$ cat src/rtl/fetch_mem_ctrl.sv
// Instruction sequencer: fetch, decode, LDR/STR memory phases and HALT.
// ALU/MOV execution is delegated to the execute controller via start/done.
module fetch_mem_ctrl #(
  parameter int MEM_TIMEOUT = 15,
  parameter int TMO_W       = 8
) (
  input  logic       clk,
  input  logic       reset_n,
  input  logic [2:0] opcode,
  input  logic [1:0] op,
  input  logic       mem_rdy,
  input  logic       dp_done,
  output logic [1:0] mem_cmd,
  output logic       addr_sel,
  output logic       load_ir,
  output logic       load_pc,
  output logic       reset_pc,
  output logic       load_addr,
  output logic       dp_start,
  output logic [1:0] dp_mode,
  output logic       wb_mem,
  output logic       halted,
  output logic       fault
);

  typedef enum logic [3:0] {
    S_RST, S_IF1, S_IF2, S_UPC,
    S_DEC, S_EXGO, S_EXWT, S_AGO,
    S_AWT, S_LDA, S_RD, S_WB,
    S_SGO, S_SWT, S_WR, S_HALT
  } state_t;

  localparam logic [1:0] CMD_NONE  = 2'b00;
  localparam logic [1:0] CMD_READ  = 2'b01;
  localparam logic [1:0] CMD_WRITE = 2'b10;
  localparam logic [1:0] M_EXEC    = 2'b00;
  localparam logic [1:0] M_ADDR    = 2'b01;
  localparam logic [1:0] M_SDATA   = 2'b10;

  // tmo holds cycles already spent in the state, so the
  // MEM_TIMEOUT-th wait cycle is the last one allowed
  localparam logic [TMO_W-1:0] TMO_LAST = TMO_W'(MEM_TIMEOUT - 1);

  state_t           state_q, state_d;
  logic [TMO_W-1:0] tmo_q;
  logic             fault_q;
  logic             set_fault;
  logic             tmo_hit;
  logic             mem_st;
  logic             is_exec, is_mem, is_halt;

  assign tmo_hit = (tmo_q == TMO_LAST);
  assign mem_st  = (state_q == S_IF1) ||
                   (state_q == S_RD)  ||
                   (state_q == S_WR);
  assign is_exec = (opcode == 3'b110) ||
                   (opcode == 3'b101);
  assign is_mem  = ((opcode == 3'b011) ||
                    (opcode == 3'b100)) &&
                   (op == 2'b00);
  assign is_halt = (opcode == 3'b111);

  always_ff @(posedge clk or negedge reset_n) begin
    if (!reset_n) begin
      state_q <= S_RST;
      tmo_q   <= '0;
      fault_q <= 1'b0;
    end else begin
      state_q <= state_d;
      if (state_d != state_q)
        tmo_q <= '0;
      else if (mem_st)
        tmo_q <= tmo_q + TMO_W'(1);
      if (set_fault)
        fault_q <= 1'b1;
    end
  end

  always_comb begin
    state_d   = state_q;
    set_fault = 1'b0;
    unique case (state_q)
      S_RST:  state_d = S_IF1;
      S_IF1: begin
        if (mem_rdy) begin
          state_d = S_IF2;
        end else if (tmo_hit) begin
          state_d   = S_HALT;
          set_fault = 1'b1;
        end
      end
      S_IF2:  state_d = S_UPC;
      S_UPC:  state_d = S_DEC;
      S_DEC: begin
        unique case (1'b1)
          is_exec: state_d = S_EXGO;
          is_mem:  state_d = S_AGO;
          is_halt: state_d = S_HALT;
          default: begin
            state_d   = S_HALT;
            set_fault = 1'b1;
          end
        endcase
      end
      S_EXGO: state_d = S_EXWT;
      S_EXWT: if (dp_done) state_d = S_IF1;
      S_AGO:  state_d = S_AWT;
      S_AWT:  if (dp_done) state_d = S_LDA;
      S_LDA: begin
        if (opcode == 3'b011) begin
          state_d = S_RD;
        end else if (opcode == 3'b100) begin
          state_d = S_SGO;
        end else begin
          // IR changed under us; treat as illegal
          state_d   = S_HALT;
          set_fault = 1'b1;
        end
      end
      S_RD: begin
        if (mem_rdy) begin
          state_d = S_WB;
        end else if (tmo_hit) begin
          state_d   = S_HALT;
          set_fault = 1'b1;
        end
      end
      S_WB:   state_d = S_IF1;
      S_SGO:  state_d = S_SWT;
      S_SWT:  if (dp_done) state_d = S_WR;
      S_WR: begin
        if (mem_rdy) begin
          state_d = S_IF1;
        end else if (tmo_hit) begin
          state_d   = S_HALT;
          set_fault = 1'b1;
        end
      end
      S_HALT: state_d = S_HALT;
      default: state_d = S_RST;
    endcase
  end

  always_comb begin
    mem_cmd   = CMD_NONE;
    addr_sel  = 1'b0;
    load_ir   = 1'b0;
    load_pc   = 1'b0;
    reset_pc  = 1'b0;
    load_addr = 1'b0;
    dp_start  = 1'b0;
    dp_mode   = M_EXEC;
    wb_mem    = 1'b0;
    halted    = 1'b0;
    unique case (state_q)
      S_RST: begin
        reset_pc = 1'b1;
        load_pc  = 1'b1;
      end
      S_IF1: begin
        mem_cmd  = CMD_READ;
        addr_sel = 1'b1;
      end
      S_IF2: begin
        mem_cmd  = CMD_READ;
        addr_sel = 1'b1;
        load_ir  = 1'b1;
      end
      S_UPC:  load_pc = 1'b1;
      S_EXGO: dp_start = 1'b1;
      S_AGO: begin
        dp_start = 1'b1;
        dp_mode  = M_ADDR;
      end
      S_AWT:  dp_mode = M_ADDR;
      S_LDA:  load_addr = 1'b1;
      S_RD:   mem_cmd = CMD_READ;
      S_WB:   wb_mem = 1'b1;
      S_SGO: begin
        dp_start = 1'b1;
        dp_mode  = M_SDATA;
      end
      S_SWT:  dp_mode = M_SDATA;
      S_WR:   mem_cmd = CMD_WRITE;
      S_HALT: halted = 1'b1;
      default: begin
        mem_cmd = CMD_NONE;
      end
    endcase
  end

  assign fault = fault_q;

endmodule
File: config.mk
export PLATFORM = sky130hd
export DESIGN_NAME = term_group_scheduler_flat
export DESIGN_NICKNAME = d
export VERILOG_FILES = /design/src/rtl/term_quant_pkg.sv /design/src/rtl/term_group_scheduler_if.sv /design/src/rtl/term_group_scheduler_out_stage.sv /design/src/rtl/term_group_scheduler.sv /design/src/flat_wrapper.sv
export SDC_FILE = /design/constraint.sdc
export NUM_CORES = 1
export LEC_CHECK = 0
export BUFFER_PORTS_ARGS = -buffer_cell sky130_fd_sc_hd__buf_4
export CORE_MARGIN = 5
export CORE_UTILIZATION = 53
export CTS_BUF_LIST = sky130_fd_sc_hd__clkbuf_4 sky130_fd_sc_hd__clkbuf_8
export DETAILED_ROUTE_END_ITERATION = 8
export PLACE_DENSITY = 0.74
export SYNTH_ARGS = -nofsm -noshare
export SYNTH_HDL_FRONTEND = slang
export SYNTH_SLANG_ARGS = --single-unit
File: constraint.sdc
create_clock -name clk -period 5.95 [get_ports clk]
set_clock_uncertainty 0.05 [all_clocks]
set_input_delay 0.2975 -clock clk [delete_from_list [all_inputs] [get_ports clk]]
set_output_delay 0.2975 -clock clk [all_outputs]
set_load 0.02 [all_outputs]
$ cat config.mk
export PLATFORM = sky130hd
export DESIGN_NAME = retospect_cfg_loader
export DESIGN_NICKNAME = d
export VERILOG_FILES = /design/src/rtl/retospect_cfg_loader.sv
export SDC_FILE = /design/constraint.sdc
export NUM_CORES = 1
export LEC_CHECK = 0
export ABC_AREA = 0
export BUFFER_PORTS_ARGS = -buffer_cell sky130_fd_sc_hd__buf_2
export CAP_MARGIN = 20
export CORE_MARGIN = 3
export CORE_UTILIZATION = 30
export DETAILED_ROUTE_END_ITERATION = 16
export PLACE_DENSITY_LB_ADDON = 0.3
export SYNTH_ARGS = -nofsm -noshare
export SYNTH_HDL_FRONTEND = slang
export SYNTH_SLANG_ARGS = --single-unit
$ cat constraint.sdc
create_clock -name clk -period 2.2 [get_ports clk]
set_input_delay 0.11 -clock clk [delete_from_list [all_inputs] [get_ports clk]]
set_output_delay 0.11 -clock clk [all_outputs]
set_load 0.01 [all_outputs]
$ cat src/rtl/retospect_cfg_loader.sv
// Configuration scan-chain loader: streams bytes LSB-first into the neurochip chain,
// returns the bits shifted out as readback bytes, then pulses the network reset.

module retospect_cfg_loader #(
    parameter int unsigned CHAIN_LEN       = 523,
    parameter int unsigned NN_RESET_CYCLES = 2,
    parameter int unsigned CNT_W           = $clog2(CHAIN_LEN + 1)
) (
    input  logic       clk,
    input  logic       rst_n,
    input  logic       start,
    input  logic       abort,
    input  logic [7:0] in_data,
    input  logic       in_valid,
    output logic       in_ready,
    output logic [7:0] rd_data,
    output logic       rd_valid,
    output logic       cfg_en,
    output logic       cfg_bs,
    input  logic       cfg_bs_ret,
    output logic       net_reset,
    output logic       busy,
    output logic       done
);

    localparam int unsigned      NN_W     = (NN_RESET_CYCLES > 1) ? $clog2(NN_RESET_CYCLES) : 1;
    localparam logic [CNT_W-1:0] LAST_CNT = CNT_W'(CHAIN_LEN - 1);
    localparam logic [NN_W-1:0]  NN_LAST  = NN_W'(NN_RESET_CYCLES - 1);

    typedef enum logic [2:0] {
        IDLE,
        FETCH,
        SHIFT,
        NNRST,
        DONE
    } state_t;

    state_t           state;
    state_t           state_nx;
    logic [CNT_W-1:0] bit_cnt;
    logic [2:0]       byte_idx;
    logic [3:0]       byte_bits;
    logic [7:0]       sreg;
    logic [7:0]       rbuf;
    logic [7:0]       rbuf_nx;
    logic [NN_W-1:0]  nn_cnt;
    logic [CNT_W-1:0] remaining;
    logic [3:0]       fetch_bits;
    logic             last_bit;
    logic             chain_end;
    logic             accept;
    logic             shift_step;

    // Bits still owed to the chain decide how much of the fetched byte is used;
    // a short final byte simply ends the SHIFT phase early.
    always_comb begin
        remaining  = CNT_W'(CHAIN_LEN) - bit_cnt;
        fetch_bits = (remaining > CNT_W'(7)) ? 4'd8 : 4'(remaining);
        last_bit   = (({1'b0, byte_idx} + 4'd1) == byte_bits);
        chain_end  = (bit_cnt == LAST_CNT);
        rbuf_nx    = rbuf | (8'(cfg_bs_ret) << byte_idx);
        accept     = (state == FETCH) && in_valid && !abort;
        shift_step = (state == SHIFT) && !abort;
    end

    always_ff @(posedge clk or negedge rst_n) begin
        if (!rst_n) begin
            state <= IDLE;
        end else begin
            state <= state_nx;
        end
    end

    always_comb begin
        state_nx  = state;
        in_ready  = 1'b0;
        cfg_en    = 1'b0;
        cfg_bs    = 1'b0;
        net_reset = 1'b0;
        busy      = (state != IDLE);
        done      = 1'b0;

        unique case (state)
            IDLE: begin
                if (start) state_nx = FETCH;
            end
            FETCH: begin
                in_ready = 1'b1;
                if (in_valid) state_nx = SHIFT;
            end
            SHIFT: begin
                cfg_en = !abort;
                cfg_bs = sreg[0];
                if (last_bit) state_nx = chain_end ? NNRST : FETCH;
            end
            NNRST: begin
                net_reset = !abort;
                if (nn_cnt == NN_LAST) state_nx = DONE;
            end
            DONE: begin
                done     = !abort;
                state_nx = IDLE;
            end
            default: state_nx = IDLE;
        endcase

        if (abort) state_nx = IDLE;
    end

    always_ff @(posedge clk or negedge rst_n) begin
        if (!rst_n) begin
            bit_cnt   <= '0;
            byte_idx  <= '0;
            byte_bits <= '0;
            sreg      <= '0;
            rbuf      <= '0;
            rd_data   <= '0;
            rd_valid  <= 1'b0;
            nn_cnt    <= '0;
        end else begin
            rd_valid <= 1'b0;

            if ((state == IDLE) && start && !abort) begin
                bit_cnt <= '0;
            end

            if (accept) begin
                sreg      <= in_data;
                byte_bits <= fetch_bits;
                byte_idx  <= '0;
                rbuf      <= '0;
            end

            if (shift_step) begin
                sreg     <= {1'b0, sreg[7:1]};
                bit_cnt  <= bit_cnt + CNT_W'(1);
                byte_idx <= byte_idx + 3'd1;
                rbuf     <= rbuf_nx;
                if (last_bit) begin
                    rd_valid <= 1'b1;
                    rd_data  <= rbuf_nx;
                end
            end

            if (state == NNRST) begin
                nn_cnt <= nn_cnt + NN_W'(1);
            end else begin
                nn_cnt <= '0;
            end
        end
    end

    a_en_excl : assert property (@(posedge clk) disable iff (!rst_n) !(cfg_en && net_reset));
    a_done_idle : assert property (@(posedge clk) disable iff (!rst_n) done |=> (state == IDLE));

endmodule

○ ○ ○ ○ ○

EXERCISE GOAL — Output, unchanged, the lines of the listing above from the first one through the one holding "last one allowed". Leave out every line after it.

RESULT OF THIS EXERCISE —
$ cat src/rtl/fetch_mem_ctrl.sv
// Instruction sequencer: fetch, decode, LDR/STR memory phases and HALT.
// ALU/MOV execution is delegated to the execute controller via start/done.
module fetch_mem_ctrl #(
  parameter int MEM_TIMEOUT = 15,
  parameter int TMO_W       = 8
) (
  input  logic       clk,
  input  logic       reset_n,
  input  logic [2:0] opcode,
  input  logic [1:0] op,
  input  logic       mem_rdy,
  input  logic       dp_done,
  output logic [1:0] mem_cmd,
  output logic       addr_sel,
  output logic       load_ir,
  output logic       load_pc,
  output logic       reset_pc,
  output logic       load_addr,
  output logic       dp_start,
  output logic [1:0] dp_mode,
  output logic       wb_mem,
  output logic       halted,
  output logic       fault
);

  typedef enum logic [3:0] {
    S_RST, S_IF1, S_IF2, S_UPC,
    S_DEC, S_EXGO, S_EXWT, S_AGO,
    S_AWT, S_LDA, S_RD, S_WB,
    S_SGO, S_SWT, S_WR, S_HALT
  } state_t;

  localparam logic [1:0] CMD_NONE  = 2'b00;
  localparam logic [1:0] CMD_READ  = 2'b01;
  localparam logic [1:0] CMD_WRITE = 2'b10;
  localparam logic [1:0] M_EXEC    = 2'b00;
  localparam logic [1:0] M_ADDR    = 2'b01;
  localparam logic [1:0] M_SDATA   = 2'b10;

  // tmo holds cycles already spent in the state, so the
  // MEM_TIMEOUT-th wait cycle is the last one allowed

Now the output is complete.